__INSTRUCTIONS TO FOLLOW__. Look in the material below for the line with "export LEC_CHECK = 0" and the line with "export TNS_END_PERCENT = 30", then set down exactly those two lines and all lines between, nothing more.

__GIVEN ENTRIES__.
===== config.mk =====
export PLATFORM = sky130hd
export DESIGN_NAME = game_ctrl
export DESIGN_NICKNAME = d
export VERILOG_FILES = /design/src/rtl/game_ctrl.sv
export SDC_FILE = /design/constraint.sdc
export NUM_CORES = 1
export LEC_CHECK = 0
export CAP_MARGIN = 20
export CORE_MARGIN = 5
export CORE_UTILIZATION = 25
export DETAILED_ROUTE_END_ITERATION = 10
export PLACE_DENSITY = 0.56
export SLEW_MARGIN = 10
export SYNTH_ARGS = -nofsm -noshare
export SYNTH_HDL_FRONTEND = slang
export SYNTH_SLANG_ARGS = --single-unit
export TNS_END_PERCENT = 30

===== constraint.sdc =====
create_clock -name clk -period 2 [get_ports clk]
set_input_delay 0.4 -clock clk [delete_from_list [all_inputs] [get_ports clk]]
set_output_delay 0.4 -clock clk [all_outputs]
set_load 0.1 [all_outputs]

===== src/rtl/game_ctrl.sv =====
// Pong match sequencer: serve countdown, live play, post-point pause, game over, scores.
// Optional AUTO_SERVE_EN: define it to leave the post-point pause without a start press.
module game_ctrl #(
  parameter int WIN_SCORE    = 7,
  parameter int SERVE_FRAMES = 60,
  parameter int POINT_FRAMES = 90
) (
  input  logic       clk,
  input  logic       reset,
  input  logic [9:0] x,
  input  logic [9:0] y,
  input  logic       start,
  input  logic       score1,
  input  logic       score2,
  output logic       ball_hold,
  output logic       ball_en,
  output logic [3:0] score_p1,
  output logic [3:0] score_p2,
  output logic       serve_dir,
  output logic       game_over,
  output logic       winner,
  output logic [2:0] state
);

  typedef enum logic [2:0] {
    IDLE  = 3'd0,
    SERVE = 3'd1,
    PLAY  = 3'd2,
    POINT = 3'd3,
    OVER  = 3'd4
  } state_t;

  localparam logic [7:0] SERVE_LAST = 8'(SERVE_FRAMES - 1);
  localparam logic [3:0] WIN        = 4'(WIN_SCORE);

  state_t     state_reg, state_next;
  logic [7:0] cnt_reg, cnt_next;
  logic [3:0] p1_reg, p1_next, p2_reg, p2_next;
  logic       sd_reg, sd_next;
  logic       win_reg, win_next;
  logic       start_q_reg;
  logic       armed_reg;
  logic       frame_tick, start_rise;
  logic [3:0] p1_inc, p2_inc;

  assign frame_tick = (y == 10'd481) && (x == 10'd0);
  // A start button already held through reset must be released before it can count as a press.
  assign start_rise = start & ~start_q_reg & armed_reg;
  assign p1_inc     = p1_reg + 4'd1;
  assign p2_inc     = p2_reg + 4'd1;

  always_ff @(posedge clk or negedge reset) begin
    if (!reset) begin
      state_reg   <= IDLE;
      cnt_reg     <= 8'd0;
      p1_reg      <= 4'd0;
      p2_reg      <= 4'd0;
      sd_reg      <= 1'b0;
      win_reg     <= 1'b0;
      start_q_reg <= 1'b0;
      armed_reg   <= 1'b0;
    end else begin
      state_reg   <= state_next;
      cnt_reg     <= cnt_next;
      p1_reg      <= p1_next;
      p2_reg      <= p2_next;
      sd_reg      <= sd_next;
      win_reg     <= win_next;
      start_q_reg <= start;
      armed_reg   <= armed_reg | ~start;
    end
  end

  always_comb begin
    state_next = state_reg;
    cnt_next   = cnt_reg;
    p1_next    = p1_reg;
    p2_next    = p2_reg;
    sd_next    = sd_reg;
    win_next   = win_reg;
    case (state_reg)
      IDLE: begin
        if (start_rise) begin
          state_next = SERVE;
          cnt_next   = 8'd0;
          p1_next    = 4'd0;
          p2_next    = 4'd0;
        end
      end
      SERVE: begin
        if (frame_tick) begin
          if (cnt_reg == SERVE_LAST) begin
            state_next = PLAY;
            cnt_next   = 8'd0;
          end else begin
            cnt_next = cnt_reg + 8'd1;
          end
        end
      end
      PLAY: begin
        if (score1 && !score2) begin
          p1_next    = p1_inc;
          sd_next    = 1'b1;
          cnt_next   = 8'd0;
          state_next = POINT;
          if (p1_inc == WIN) begin
            state_next = OVER;
            win_next   = 1'b0;
          end
        end else if (score2 && !score1) begin
          p2_next    = p2_inc;
          sd_next    = 1'b0;
          cnt_next   = 8'd0;
          state_next = POINT;
          if (p2_inc == WIN) begin
            state_next = OVER;
            win_next   = 1'b1;
          end
        end
      end
      POINT: begin
`ifdef AUTO_SERVE_EN
        if (frame_tick) begin
          if (cnt_reg == 8'(POINT_FRAMES - 1)) begin
            state_next = SERVE;
            cnt_next   = 8'd0;
          end else begin
            cnt_next = cnt_reg + 8'd1;
          end
        end
`else
        // Counter parks at POINT_FRAMES once the pause is over; only then does start serve.
        if (cnt_reg == 8'(POINT_FRAMES)) begin
          if (start_rise) begin
            state_next = SERVE;
            cnt_next   = 8'd0;
          end
        end else if (frame_tick) begin
          cnt_next = cnt_reg + 8'd1;
        end
`endif
      end
      OVER: begin
        if (start_rise) begin
          state_next = IDLE;
          p1_next    = 4'd0;
          p2_next    = 4'd0;
        end
      end
      default: state_next = IDLE;
    endcase
  end

  assign ball_hold = (state_reg != PLAY);
  assign ball_en   = (state_reg == PLAY);
  assign game_over = (state_reg == OVER);
  assign score_p1  = p1_reg;
  assign score_p2  = p2_reg;
  assign serve_dir = sd_reg;
  assign winner    = win_reg;
  assign state     = state_reg;

endmodule


## Yosys cells after proc, flatten, opt, wreduce, memory -nomap -nowiden

Index checks and enable logic that the tools add are counted.

- Div/mod/pow operators: 0
- $mul: 0
- Add/subtract/negate cells: 3
- Bitwise logic cells: 5
- Mux-type cells: 30
- Shift operators: 0
- Magnitude comparators: 0
- Equality and inequality tests: 21
- Reductions and logical operators: 18

Operator list:

| kind | number |
|---|---|
| 8-bit 2-to-1 mux | 7 |
| 8-bit case mux with 4 select lines | 1 |
| 3-bit 2-to-1 mux | 9 |
| 4-bit 2-to-1 mux | 4 |
| 4-bit case mux with 2 select lines | 2 |
| 3-bit case mux with 5 select lines | 1 |
| 4-bit AND reduction | 3 |
| 10-bit by 9-bit == test with 1-bit output, second input constant | 1 |
| 10-bit logical NOT | 1 |
| 2-bit by 1-bit inequality test with 1-bit output, second input constant | 5 |
| 4-bit by 1-bit adder with 4-bit output, second input constant | 2 |
| 8-bit by 1-bit adder with 8-bit output, second input constant | 1 |
| 4-bit by 3-bit == test with 1-bit output, second input constant | 2 |
| 8-bit by 6-bit == test with 1-bit output, second input constant | 1 |
| 8-bit by 7-bit == test with 1-bit output, second input constant | 1 |
| 2-bit inequality test, second input constant | 4 |
| 3-bit by 2-bit == test with 1-bit output, second input constant | 2 |
| 1-bit 2-to-1 mux | 6 |
| 2-bit nonzero test | 3 |
| 5-bit AND reduction | 1 |
| 4-bit nonzero test | 1 |
| 3-bit by 1-bit == test with 1-bit output, second input constant | 1 |
| 3-bit == test, second input constant | 1 |
| 1-bit logical AND | 3 |
| 11 further kinds | 14 |

- RAM bits: 0
- Memories kept: 0
- Flip-flop bits (word level): 23
- Logic and storage cells: 85
- Input port bits: 25
- ROM bits: 0
- Latch bits: 0

## Logic depth before layout (Yosys ltp)

- Depth in word-level cells: 6
- Mapped depth: 8
- Gate-level depth less buffers: 7

## Worst setup path after synthesis

Ideal clock, no wire load.

- Kind: reg-to-output
- Start point: register state_reg[2] (netlist: state[2])
- End point: output game_over
- Arrival: 3.355 ns
- Required time: 1.600 ns
- Setup slack: -1.755 ns
- Cell stages (with the launch flop): 2
- Buffers on the path: 0
- Path through: dfrtp_1 -> nor3b_1

- Longest elaborated chain between the ends: 1

Ends and longest elaborated chain:

| element | RTL line | text |
|---|---|---|
| start: declaration | 36 | `state_t state_reg, state_next;` |
| start signal: assignment | 63 | `state_reg <= state_next;` |
| 3-bit == test | 156 | `assign game_over = (state_reg == OVER);` |
| end: declaration | 20 | `output logic game_over,` |

Every way passes these cells.

## Final worst setup path

- Start point: input score2
- End point: register cnt_reg[3]

- Longest elaborated chain between the ends: 4

Ends and longest elaborated chain:

| element | RTL line | text |
|---|---|---|
| start: declaration | 14 | `input logic score2,` |
| 1-bit logical NOT | 101 | `if (score1 && !score2) begin` |
| 1-bit logical AND | 101 |  |
| 3-bit by 1-bit inequality test with 1-bit output (no source line) or 8-bit 2-to-1 mux (tied branches) | -- |  |
| 4-bit AND reduction (no source line) or 8-bit case mux with 4 select lines (tied branches) | -- |  |
| end signal: assignment | 64 | `cnt_reg <= cnt_next;` |
| end: declaration | 37 | `logic [7:0] cnt_reg, cnt_next;` |

Parallel ways exist; a longest one is shown, timed or not.
A chain may end at the register's enable or synchronous reset.

==> results.md <==
- Status: finished clean
- Post-synthesis net count: 189
- Hold crit path type: in2async
- Setup TNS: 0 ns
- CTS tree: built
- RSZ-0062 raised after global routing: yes
- Die X: 85.9 um
- GRT Total Usage: 10.9%
- Clk Latency, worst-skew pair: 0.27 ns
- Wire per inst: 13.0 um
- Rows: 27
- Tcrit/Tclk final: 97.2%
- Routability cong.: 0.844
- Top cell type's share of synthesized area: 40.0%
- CP Launch Type: primary input
- Crit path cell chain: clkdlybuf4s50_1 -> inv_1 -> ha_1 -> or3b_4 -> a21oi_2 -> a311oi_4 -> buf_4 -> o211ai_1
- Synth cell types: 41
- RR Startpoint: cnt_reg[0]$_DFFE_PN0P_
- Final hold vios: 0
- #FFs+latches synth: 23
- RR Endpoint: cnt_reg[3]$_DFFE_PN0P_
- Num CTS Buffers: 3
- Total Nets Final: 257
- Max FFs per register: 8
- Initial Utilization: 26.0%
- Ys Warns: 0
- Final setup viols: 0
- Die Y: 85.9 um
- Crit Path Class: in2reg
- Worst Path Max Fanout: 4
- Seq/Total Area, Yosys: 40.0%
- Vias: 1,420
- Post-Synthesis Cell Area: 1440 um^2
- Layout cells sized above 1: 30.9%
- Post-DP HPWL: 2.92 mm
- Async S/R FF share, synth: 100%
- First-pass GRT wire length: 6.45 mm
- Mapped Cells: 156
- Reg-to-reg slack, setup: 0.10 ns
- Total number of H-tree levels: 1
- Slowest stage delay, CP: 0.48 ns
- Hold buffers post-CTS: 0
- Slowest library cell on the worst path: clkdlybuf4s50_1
- Clock Sinks: 23
- Total grt overflow: 0
- Max Cap Viol: 0
- Mean Syn Cell Area: 9.23 um^2
- Core Region: 5540 um^2
- Synth area leaders: dfrtp_1 (40%), ha_1 (7.0%), o21ai_0 (5.2%)
- Largest net degree at the start of global routing: 24
- Final min period: 1.94 ns
- Vias in the first global route: 1,411
- Fmax: 514 MHz
- DRT iter0 DRCs: 64
- Residual DRC count: 0
- Max Slew Vio Count: 0
- WHS: 0.468 ns
- Most common cell after layout, fill and taps aside: buf_4
- I/O pin count: 41
- Die area: 7380 um^2
- Depth of the most critical reg-to-reg path: 7
- Most frequent cells in the layout: buf_4 (28), dfrtp_1 (20), nand2_1 (16)
- PortBufs: 40
- CTS Root Cell: clkbuf_8
- Worst-Margin Slew: 0.424 ns
- VDD IR max: 0.411 mV
- Clk_skew: 0.00155 ns
- Element type at the critical path end: register
- Clock-pin slew on the worst setup and hold paths: 0.09 ns
- Antenna violations before repair: 0
- Final ANT Viol Nets: 0
- Pre-antenna DRT Iters: 4
- Vias/cell: 4.81
- Max Buffers Root-to-Sink: 2
- WP data arrival: 2.14 ns
- # diodes: 0
- Worst EP required: 2.20 ns
- Area growth, synth to finish: 63.8%
- Pleak: 1.02 nW
- Worst rel slew slack: 71.6%
- Prevailing post-synth register cell: dfrtp_1
- Post-synth EDFFs: 0
- P per Cell Area: 535 nW/um^2
- Total Wirelength: 3.83 mm
- Synth area leader: dfrtp_1
-- worst max path at each step --
| stage | start | end |
|---|---|---|
| floorplan | state[1]$_DFFE_PN0P_ | score_p2[0]$_DFFE_PN0P_ |
| global placement | y[9] | cnt_reg[2]$_DFFE_PN0P_ |
| detailed placement | score1 | cnt_reg[4]$_DFFE_PN0P_ |
| CTS | state[2]$_DFFE_PN0P_ | ball_en |
| global route | y[3] | cnt_reg[2]$_DFFE_PN0P_ |
| finish | score2 | cnt_reg[3]$_DFFE_PN0P_ |
-- critical path: cells and delay by family --
kind,cells,cell delay (ns)
and+or+nand+nor,1,0.43
AOI/OAI and AO/OA,3,0.42
buffers and inverters,3,0.70
adders and majority gates,1,0.19
-- what timing repair did --
action / CTS / global route
resized for setup: 15 / 16
pin swaps: 10 / 9
endpoints found under the setup margin: 10 / 10
setup buffers: 3 / 3
endpoints found under the hold margin: 0 / 0
-- through the flow --
step | setup slack (ns) | cell area [um^2] | power (mW) | util [%] | instances
floorplan | -0.537 | 1460 | 0.766 | - | 156
global placement | -0.359 | 2180 | 0.938 | 39.3 | 285
detailed placement | -0.387 | 2180 | 0.938 | 39.3 | 285
CTS | 0.00143 | 2260 | 1.27 | 40.8 | 292
global route | -0.00231 | 2360 | 1.32 | 42.6 | 295
finish | 0.0562 | 2360 | 1.26 | 42.6 | 295
-- where the power goes --
part,internal [mW],switching [mW]
Sequential,0.489,0.0277
Combinational,0.175,0.260
Clock,0.140,0.170
Total,0.804,0.458
-- final cells by class --
type | count | area (um^2)
Fill cell | 557 | 3180
Sequential cell | 23 | 584
Tap cell | 72 | 90.1
Inverter | 10 | 43.8
Multi-Input combinational cell | 121 | 901
Timing Repair Buffer | 65 | 693
Clock buffer | 3 | 41.3
Clock inverter | 1 | 5.00
-- Yosys cell counts, types with 4 or more instances --
| master | count |
|---|---|
| a21oi_1 | 7 |
| o21ai_0 | 15 |
| nand2b_1 | 4 |
| dfrtp_1 | 23 |
| ha_1 | 8 |
| nand3_1 | 8 |
| nor2_1 | 12 |
| a31oi_1 | 6 |
| nand2_1 | 16 |
| inv_1 | 10 |
-- layer usage --
metal	part of all wire, %	up-vias	global-route usage [%]
met5	0	-	0
met4	1.3	0	3.88
met3	6.0	5	2.59
met2	43	46	17.4
met1	49	661	14.3
li1	-	708	-
-- kinds of logic after synthesis --
kind of cell               count (synthesis)  share of synthesized area (%)
adders and majority gates                  8                           6.95
DFF                                       23                           40.0
muxes                                      1                          0.782
AOI/OAI and AO/OA                         41                           19.0
and+or+nand+nor                           68                           28.0
xor gates and xnor gates                   3                           1.82
buffers and inverters                     12                           3.48
No activity file was read; power rests on OpenSTA's default activity.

__SOLUTION FOR THIS EXERCISE__.
export LEC_CHECK = 0
export CAP_MARGIN = 20
export CORE_MARGIN = 5
export CORE_UTILIZATION = 25
export DETAILED_ROUTE_END_ITERATION = 10
export PLACE_DENSITY = 0.56
export SLEW_MARGIN = 10
export SYNTH_ARGS = -nofsm -noshare
export SYNTH_HDL_FRONTEND = slang
export SYNTH_SLANG_ARGS = --single-unit
export TNS_END_PERCENT = 30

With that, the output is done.